Despite the reduced expansion rates into forest land, agricultural production continues to rise steadily in South America, relying on increasing productivity and substitution of extensive pastureland by crops. The average soybean and maize productivity in the region increased from 1.8 and 2.0 t ha–1 in 1990 to 3.0 and 5.0 t ha–1, respectively, in 2015 (FAOSTAT 2018). Yet, higher crop productivity was not enough to meet growing demand for cereals and oilseeds and cultivation continued to expand, mainly on grasslands (Richards 2015). The reconciliation of this expansion with higher demand for meat and dairy products was carried out through the intensification of livestock systems (Martha et al. 2012). Nevertheless, direct and indirect deforestation still occurs, and recently deforestation rates have increased (INPE 2018), albeit they remain far smaller than observed in the 2000–2010 period.
The effort towards sustainable intensification has also been incorporated in agricultural policies. In Brazil, for instance, the reduction of deforestation, the restoration of degraded pasture areas, the adoption of integrated agroforestry systems3 and no-till agricultural techniques play a major role in the nation’s voluntary commitments to reduce GHG emissions in the country’s NAMAs (Mozzer 2011) and NDCs (Silva Oliveira et al. 2017; Rochedo et al. 2018). Such commitment under the UNFCCC is operationalised through the Low Carbon Agriculture Plan (ABC),4 which is based on low interest credit for investment in sustainable agricultural technologies (Mozzer 2011). Direct pasture restoration and integrated systems reduce area requirements (Strassburg et al. 2014), and increase organic matter (Gil et al. 2015; Bungenstab 2012; Maia et al. 2009), contributing to overall lifecycle emissions reduction (Cardoso et al. 2016; de Oliveira Silva et al. 2016). Also, increased adoption of supplementation and feedlots, often based on agroindustrial co-products and agricultural crop residues are central to improve productivity and increase climate resilience of livestock systems (Mottet et al. 2017a; van Zanten et al. 2018).
Despite providing clear environmental and socio-economic co-benefits, including improved resource productivity, socio-environmental sustainability and higher economic competitiveness, implementation of the Brazilian Low Carbon Agriculture Plan is behind schedule (Köberle et al. 2016). Structural inefficiencies related to the allocation and distribution of resources need to be addressed to put the plan on track to meet its emissions reduction targets. Monitoring and verification are fundamental tools to guarantee the successful implementation of the plan.

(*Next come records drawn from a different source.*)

File: src/hw/rtl/ladsr_pkg.sv
// ----------------------------------------------------------------------------
// ladsr_pkg
// Shared widths, stage codes, register indexes and helpers for the linear
// ADSR envelope block.
// ----------------------------------------------------------------------------
package ladsr_pkg;

  // level and register widths
  localparam int LEVEL_W   = 24;
  localparam int CFG_IDX_W = 3;
  localparam int STAGE_W   = 3;

  localparam logic [LEVEL_W-1:0] LEVEL_FULL = {LEVEL_W{1'b1}};
  localparam logic [LEVEL_W-1:0] LEVEL_ZERO = '0;

  // envelope stage codes as seen on stage_code
  typedef enum logic [STAGE_W-1:0] {
    ST_IDLE    = 3'd0,
    ST_ATTACK  = 3'd1,
    ST_DECAY   = 3'd2,
    ST_SUSTAIN = 3'd3,
    ST_RELEASE = 3'd4,
    ST_FADE    = 3'd5
  } stage_t;

  // configuration register indexes
  typedef enum logic [CFG_IDX_W-1:0] {
    REG_ATTACK_STEP   = 3'd0,
    REG_DECAY_STEP    = 3'd1,
    REG_SUSTAIN_LEVEL = 3'd2,
    REG_RELEASE_STEP  = 3'd3,
    REG_FADE_STEP     = 3'd4
  } cfg_idx_t;

  // reset values of the configuration registers
  localparam logic [LEVEL_W-1:0] RST_ATTACK_STEP   = 24'd350;
  localparam logic [LEVEL_W-1:0] RST_DECAY_STEP    = 24'd350;
  localparam logic [LEVEL_W-1:0] RST_SUSTAIN_LEVEL = 24'd11744051;
  localparam logic [LEVEL_W-1:0] RST_RELEASE_STEP  = 24'd350;
  localparam logic [LEVEL_W-1:0] RST_FADE_STEP     = 24'd3495;

  // current register set, handed from the register file to the update logic
  typedef struct packed {
    logic [LEVEL_W-1:0] attack_step;
    logic [LEVEL_W-1:0] decay_step;
    logic [LEVEL_W-1:0] sustain_level;
    logic [LEVEL_W-1:0] release_step;
    logic [LEVEL_W-1:0] fade_step;
  } cfg_t;

  // level minus step, floored at zero
  function automatic logic [LEVEL_W-1:0] fall_floor(input logic [LEVEL_W-1:0] level,
                                                    input logic [LEVEL_W-1:0] step);
    logic [LEVEL_W-1:0] res;
    if (step >= level) begin
      res = LEVEL_ZERO;
    end else begin
      res = level - step;
    end
    return res;
  endfunction

endpackage
### src/design/hcbp_pkg.sv
// shared types and constants for the huffman code bit packer
`timescale 1ns / 1ps

package hcbp_pkg;

  localparam int CMD_W  = 2;
  localparam int SYM_W  = 8;
  localparam int CODE_W = 32;
  localparam int LEN_W  = 6;
  localparam int BYTE_W = 8;
  localparam int PAD_W  = 3;

  localparam logic [CMD_W-1:0] CMD_LOAD   = 2'd0;
  localparam logic [CMD_W-1:0] CMD_ENCODE = 2'd1;
  localparam logic [CMD_W-1:0] CMD_FLUSH  = 2'd2;

  typedef struct packed {
    logic mem_we;
    logic append;
    logic pop;
    logic clear;
    logic show_flush;
  } ctrl_cmd_t;

  typedef struct packed {
    logic append_full;
    logic last_byte;
  } dp_status_t;

endpackage
## src/xyp_pkg.sv

```systemverilog
// Shared types, constants and arithmetic helpers of the XY persistence accumulator.
package xyp_pkg;

	// Default store geometry.
	localparam int DEF_MAX_WIDTH  = 320;
	localparam int DEF_MAX_HEIGHT = 240;

	// Field and register widths.
	localparam int FW_W    = 9;
	localparam int FH_W    = 8;
	localparam int SAMP_W  = 16;
	localparam int INT_W   = 8;
	localparam int COLOR_W = 11;

	// A linear index y * width + x with a 9-bit width and 8-bit row always fits here.
	localparam int IDX_W = 17;

	// Depth of the command queue between the front and the back end.
	localparam int QUEUE_DEPTH = 4;

	// Register reset values.
	localparam logic [FW_W-1:0] FW_RESET = 9'd320;
	localparam logic [FH_W-1:0] FH_RESET = 8'd240;

	// Configuration register indexes.
	localparam logic CFG_FRAME_WIDTH  = 1'b0;
	localparam logic CFG_FRAME_HEIGHT = 1'b1;

	// Item kinds on the input channel.
	localparam logic [1:0] KIND_DECAY  = 2'd0;
	localparam logic [1:0] KIND_SAMPLE = 2'd1;
	localparam logic [1:0] KIND_READ   = 2'd2;

	typedef enum logic [1:0] {
		OP_DECAY,
		OP_SAMPLE,
		OP_READ
	} op_t;

	// Effective plot geometry, already saturated.
	typedef struct packed {
		logic [FW_W-1:0] wd;
		logic [FH_W-1:0] ht;
	} geom_t;

	// One command word in the queue.
	typedef struct packed {
		op_t              op;
		logic [IDX_W-1:0] idx;
		logic             in_region;
	} cmd_t;

	// Status reported by the back end.
	typedef struct packed {
		logic clearing;
	} back_status_t;

	// Truncating division of a product below 65535 * 511 by 65535.
	// Splitting at bit 16 leaves a remainder below twice the divisor, so one
	// compare corrects the quotient.
	function automatic logic [8:0] div65535(input logic [24:0] p);
		logic [8:0]  q0;
		logic [16:0] r;
		q0 = p[24:16];
		r  = {1'b0, p[15:0]} + {8'b0, q0};
		return q0 + {8'b0, (r >= 17'd65535)};
	endfunction

	// Green-only RGB565 colour of an intensity: (v * 63 / 255) << 5.
	function automatic logic [COLOR_W-1:0] green565(input logic [INT_W-1:0] v);
		logic [13:0] t;
		logic [14:0] s;
		t = {6'b0, v} * 14'd63;
		s = {1'b0, t} + {9'b0, t[13:8]} + 15'd1;
		return {s[13:8], 5'b0};
	endfunction

endpackage

```

## src/xyp_fifo.sv

```systemverilog
// Short command queue between the front and the back end.
module xyp_fifo import xyp_pkg::*; (
	input  logic clk,
	input  logic arst_n,
	input  logic push,
	input  cmd_t push_cmd,
	output logic full,
	input  logic pop,
	output cmd_t pop_cmd,
	output logic not_empty
);

	localparam int PW = $clog2(QUEUE_DEPTH);
	localparam int CW = $clog2(QUEUE_DEPTH + 1);

	cmd_t          slot_q [QUEUE_DEPTH];
	logic [PW-1:0] wr_q, rd_q;
	logic [CW-1:0] count_q;

	assign full      = (count_q == CW'(QUEUE_DEPTH));
	assign not_empty = (count_q != '0);
	assign pop_cmd   = slot_q[rd_q];

	// Pointers and fill count.
	always_ff @(posedge clk or negedge arst_n) begin
		if (!arst_n) begin
			wr_q    <= '0;
			rd_q    <= '0;
			count_q <= '0;
		end else begin
			if (push) wr_q <= (wr_q == PW'(QUEUE_DEPTH - 1)) ? '0 : wr_q + 1'b1;
			if (pop)  rd_q <= (rd_q == PW'(QUEUE_DEPTH - 1)) ? '0 : rd_q + 1'b1;
			if (push && !pop)      count_q <= count_q + 1'b1;
			else if (pop && !push) count_q <= count_q - 1'b1;
		end
	end

	// Storage.
	always_ff @(posedge clk) begin
		if (push) slot_q[wr_q] <= push_cmd;
	end

	a_no_overflow: assert property (@(posedge clk) disable iff (!arst_n)
		push |-> (count_q != CW'(QUEUE_DEPTH)))
		else $error("command queue written while full");

	a_no_underflow: assert property (@(posedge clk) disable iff (!arst_n)
		pop |-> (count_q != '0))
		else $error("command queue read while empty");

endmodule

```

Overall, historical data and projections show that South America is one of the regions of the world with the highest potential to increase crop and livestock production in the coming decades in a sustainable manner (Cohn et al. 2014), increasing food supply to more densely populated regions in Asia, Middle East and Europe. However, a great and coordinated effort is required from governments, industry, traders, scientists and the international community to improve planning, monitoring and innovation to guarantee sustainable intensification of its agricultural systems, contribution to GHG mitigation, and conservation of the surrounding environment (Negra et al. 2014; Curtis et al. 2018 and Lambin et al. 2018).
3 Integrated agroforestry systems are agricultural systems that strategically integrate two or more components among crops, livestock and forestry. The activities can be in consortium, succession or rotation in order to achieve overall synergy.